Ничего умнее в тот момент я придумать не мог.
Она кивнула, глядя куда-то в сторону.
- Ладно.
- Ладно?!!! - Чего угодно я ожидал, только не этого равнодушного "Ладно". Слезы. Расспросы. Мольбы. Не могу сказать, что я был готов ко всему этому. Просто это было бы боле или менее ожидаемо. Но это короткое "ладно" чугунным серпом упало между нами, отрезая все пути к возвращению.
- Ладно, - повторила она, поднимая на меня пустые, равнодушные глаза. Я сглотнул сухим горлом.
- Мориса мне отдай, пожалуйста...
Она кивнула, и ушла за переноской. Я же стоял, прислонившись к двери, и чувствуя, как уплывает из-под ног пол. Меня ощутимо шатало и даже подташнивало, уж не знаю, как это выглядело со стороны.

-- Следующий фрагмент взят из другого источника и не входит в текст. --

**src/hw/irq_pkg.sv**
```systemverilog
//############################
// register data is 32 bits wide, so NUM_IRQ may not exceed 32
// addresses above REG_ACTIVE are unmapped and read as zero
//############################
`default_nettype none

package irq_pkg;

    typedef logic [2:0]  reg_addr_t;      // register address
    typedef logic [31:0] reg_data_t;      // register data word

    // per-source configuration, sliced out of the mask/edge/polarity words
    typedef struct packed {
        logic enable;                     // mask bit, 1 lets the source through
        logic edge_mode;                  // 1 = edge latched, 0 = level
        logic active_low;                 // 1 = pin asserts low
    } chan_cfg_t;

    // arbiter is either free to grant or waiting for end of service
    typedef enum logic [0:0] {
        ARB_IDLE    = 1'b0,
        ARB_SERVICE = 1'b1
    } arb_state_e;

    localparam reg_addr_t REG_MASK     = 3'd0; // per-source enable
    localparam reg_addr_t REG_EDGE     = 3'd1; // per-source edge mode
    localparam reg_addr_t REG_POLARITY = 3'd2; // per-source active low
    localparam reg_addr_t REG_CTRL     = 3'd3; // bit 0 global enable
    localparam reg_addr_t REG_PENDING  = 3'd4; // read only, pending vector
    localparam reg_addr_t REG_ACTIVE   = 3'd5; // read only, inta vector

endpackage

`default_nettype wire

```
**src/hw/irq_arbiter.sv**
```systemverilog
//############################
// fixed priority, index 0 wins; no preemption while a grant is held
// irq_done bits for sources not in service are ignored
//############################
`default_nettype none

module irq_arbiter
    import irq_pkg::*;
#(
    parameter int NUM_IRQ = 8
) (
    input  wire logic               clk,
    input  wire logic               rst,
    input  wire logic               irq_en,     // global enable
    input  wire logic [NUM_IRQ-1:0] pending,
    input  wire logic [NUM_IRQ-1:0] irq_done,   // end of service, per source
    output logic      [NUM_IRQ-1:0] inta,       // one-hot acknowledge, held
    output logic      [NUM_IRQ-1:0] grant,      // pulse on the first inta cycle
    output logic                    main_go     // main thread may run
);

    arb_state_e         state_q;
    arb_state_e         state_nxt;
    logic [NUM_IRQ-1:0] pick;       // lowest pending bit, isolated
    logic               found;      // any pending at all
    logic [NUM_IRQ-1:0] inta_nxt;
    logic [NUM_IRQ-1:0] grant_nxt;

    // priority encoder, first set bit from index 0 up
    always_comb begin
        pick  = '0;
        found = 1'b0;
        for (int i = 0; i < NUM_IRQ; i++) begin
            if (pending[i] && !found) begin
                pick[i] = 1'b1;
                found   = 1'b1;
            end
        end
    end

    always_comb begin
        state_nxt = state_q;
        inta_nxt  = inta;
        grant_nxt = '0;
        case (state_q)
            ARB_IDLE: begin
                if (irq_en && found) begin
                    inta_nxt  = pick;
                    grant_nxt = pick;             // tells the channel to clear its edge
                    state_nxt = ARB_SERVICE;
                end
            end
            ARB_SERVICE: begin
                inta_nxt = inta & ~irq_done;      // pending is not looked at here
                if (inta_nxt == '0) begin
                    state_nxt = ARB_IDLE;         // free to grant from the next edge
                end
            end
            default: state_nxt = ARB_IDLE;
        endcase
    end

    always_ff @(posedge clk or posedge rst) begin
        if (rst) begin
            state_q <= ARB_IDLE;
            inta    <= '0;
            grant   <= '0;
        end else begin
            state_q <= state_nxt;
            inta    <= inta_nxt;
            grant   <= grant_nxt;
        end
    end

    // nothing in service and nothing enabled waiting
    assign main_go = (inta == '0) && !(irq_en && (|pending));

endmodule

`default_nettype wire

```
**src/hw/irq_channel.sv**
```systemverilog
//############################
// pin is asynchronous; pending follows it three clocks after it is driven
// polarity change may look like an edge to edge-mode detection
//############################
`default_nettype none

module irq_channel
    import irq_pkg::*;
(
    input  wire logic      clk,
    input  wire logic      rst,
    input  wire logic      pin,       // raw request pin
    input  wire logic      grant,     // one-cycle pulse when this source is acked
    input  wire chan_cfg_t cfg,
    output logic           pending
);

    logic sync1_q;        // first synchronizer stage, may go metastable
    logic sync2_q;        // second stage, safe to use
    logic level;          // polarity-corrected request, 1 = active
    logic level_d_q;      // level one clock earlier
    logic rise;           // inactive to active transition
    logic pending_nxt;

    // two-flop synchronizer
    always_ff @(posedge clk or posedge rst) begin
        if (rst) begin
            sync1_q <= 1'b0;
            sync2_q <= 1'b0;
        end else begin
            sync1_q <= pin;
            sync2_q <= sync1_q;
        end
    end

    // flip active-low pins so 1 always means request
    assign level = sync2_q ^ cfg.active_low;

    // delayed copy for the edge detector
    always_ff @(posedge clk or posedge rst) begin
        if (rst) begin
            level_d_q <= 1'b0;
        end else begin
            level_d_q <= level;
        end
    end

    assign rise = level & ~level_d_q;

    // Level mode simply tracks the enabled level. Edge mode keeps the flag
    // until the arbiter grants this source; a fresh edge in the grant cycle
    // re-arms it so the second request is not lost.
    always_comb begin
        if (!cfg.enable) begin
            pending_nxt = 1'b0;                  // masked source drops at once
        end else if (!cfg.edge_mode) begin
            pending_nxt = level;
        end else if (rise) begin
            pending_nxt = 1'b1;                  // new edge beats the clear
        end else if (grant) begin
            pending_nxt = 1'b0;
        end else begin
            pending_nxt = pending;
        end
    end

    always_ff @(posedge clk or posedge rst) begin
        if (rst) begin
            pending <= 1'b0;
        end else begin
            pending <= pending_nxt;
        end
    end

endmodule

`default_nettype wire

```
**src/hw/irq_ctrl_top.sv**
```systemverilog
//############################
// NUM_IRQ from 1 to 32; request pins are asynchronous to clk
//############################
`default_nettype none

module irq_ctrl_top
    import irq_pkg::*;
#(
    parameter int NUM_IRQ = 8
) (
    input  wire logic               clk,
    input  wire logic               rst,
    input  wire logic [NUM_IRQ-1:0] irq,        // external request pins
    input  wire logic [NUM_IRQ-1:0] irq_done,   // end of service from the ISR
    input  wire logic               wr,
    input  wire logic               rd,
    input  wire reg_addr_t          addr,
    input  wire reg_data_t          wdata,
    output reg_data_t               rdata,
    output logic                    rvalid,
    output logic      [NUM_IRQ-1:0] inta,       // interrupt acknowledge
    output logic                    main_go
);

    chan_cfg_t [NUM_IRQ-1:0] cfg;         // per-channel mask/mode/polarity
    logic                    irq_en;      // global enable from REG_CTRL
    logic      [NUM_IRQ-1:0] pending;     // one bit from each channel
    logic      [NUM_IRQ-1:0] grant;       // grant pulses back to the channels

    // status words are 32 bits, wider controllers do not fit
    if (NUM_IRQ < 1 || NUM_IRQ > 32) begin : g_bad_num_irq
        $error("irq_ctrl_top: NUM_IRQ must be between 1 and 32");
    end

    irq_regs #(
        .NUM_IRQ (NUM_IRQ)
    ) u_regs (
        .clk     (clk),
        .rst     (rst),
        .wr      (wr),
        .rd      (rd),
        .addr    (addr),
        .wdata   (wdata),
        .pending (pending),
        .inta    (inta),
        .rdata   (rdata),
        .rvalid  (rvalid),
        .cfg     (cfg),
        .irq_en  (irq_en)
    );

    // one identical channel per pin
    for (genvar i = 0; i < NUM_IRQ; i++) begin : g_chan
        irq_channel u_chan (
            .clk     (clk),
            .rst     (rst),
            .pin     (irq[i]),
            .grant   (grant[i]),
            .cfg     (cfg[i]),
            .pending (pending[i])
        );
    end

    irq_arbiter #(
        .NUM_IRQ (NUM_IRQ)
    ) u_arb (
        .clk      (clk),
        .rst      (rst),
        .irq_en   (irq_en),
        .pending  (pending),
        .irq_done (irq_done),
        .inta     (inta),
        .grant    (grant),
        .main_go  (main_go)
    );

endmodule

`default_nettype wire

```
**src/hw/irq_regs.sv**
```systemverilog
//############################
// plain wr/rd strobes, no wait states; read data lands one clock after rd
// write and read in the same cycle returns the value before the write
//############################
`default_nettype none

module irq_regs
    import irq_pkg::*;
#(
    parameter int NUM_IRQ = 8
) (
    input  wire logic                    clk,
    input  wire logic                    rst,
    input  wire logic                    wr,        // one-cycle write strobe
    input  wire logic                    rd,        // one-cycle read strobe
    input  wire reg_addr_t               addr,
    input  wire reg_data_t               wdata,
    input  wire logic [NUM_IRQ-1:0]      pending,   // live status for readback
    input  wire logic [NUM_IRQ-1:0]      inta,      // live acknowledge for readback
    output reg_data_t                    rdata,
    output logic                         rvalid,
    output chan_cfg_t [NUM_IRQ-1:0]      cfg,       // one config per channel
    output logic                         irq_en     // global enable
);

    logic [NUM_IRQ-1:0] mask_q;     // 1 = source enabled
    logic [NUM_IRQ-1:0] edge_q;     // 1 = edge mode
    logic [NUM_IRQ-1:0] pol_q;      // 1 = active low
    logic               en_q;       // REG_CTRL bit 0
    reg_data_t          rd_mux;     // combinational read select

    // register writes, unmapped addresses fall through
    always_ff @(posedge clk or posedge rst) begin
        if (rst) begin
            mask_q <= '0;
            edge_q <= '0;
            pol_q  <= '0;
            en_q   <= 1'b0;
        end else if (wr) begin
            case (addr)
                REG_MASK:     mask_q <= wdata[NUM_IRQ-1:0];
                REG_EDGE:     edge_q <= wdata[NUM_IRQ-1:0];
                REG_POLARITY: pol_q  <= wdata[NUM_IRQ-1:0];
                REG_CTRL:     en_q   <= wdata[0];
                default:      ;                            // read only or unmapped
            endcase
        end
    end

    // read select, everything zero-extended to the data word
    always_comb begin
        case (addr)
            REG_MASK:     rd_mux = reg_data_t'(mask_q);
            REG_EDGE:     rd_mux = reg_data_t'(edge_q);
            REG_POLARITY: rd_mux = reg_data_t'(pol_q);
            REG_CTRL:     rd_mux = reg_data_t'(en_q);
            REG_PENDING:  rd_mux = reg_data_t'(pending);
            REG_ACTIVE:   rd_mux = reg_data_t'(inta);
            default:      rd_mux = '0;                     // unmapped reads zero
        endcase
    end

    // registered read port, rdata holds between reads
    always_ff @(posedge clk or posedge rst) begin
        if (rst) begin
            rdata  <= '0;
            rvalid <= 1'b0;
        end else begin
            rvalid <= rd;                  // one-cycle pulse after rd
            if (rd) begin
                rdata <= rd_mux;           // q values are pre-write here
            end
        end
    end

    // spread the three config words out per channel
    always_comb begin
        for (int i = 0; i < NUM_IRQ; i++) begin
            cfg[i].enable     = mask_q[i];
            cfg[i].edge_mode  = edge_q[i];
            cfg[i].active_low = pol_q[i];
        end
    end

    assign irq_en = en_q;

endmodule

`default_nettype wire

```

Морис словно ощущал напряженность момента. Он не давался Туу-Тикки в руки, прятался под кровати и кресла, и жалобно мяукал, когда она запихивала его в переноску. Не поднимая головы, она протянула переноску мне. Я взялся за жесткие брезентовые ручки.
- Прощай...
- Прощай... - эхом откликнулась она, поднимая на меня взгляд.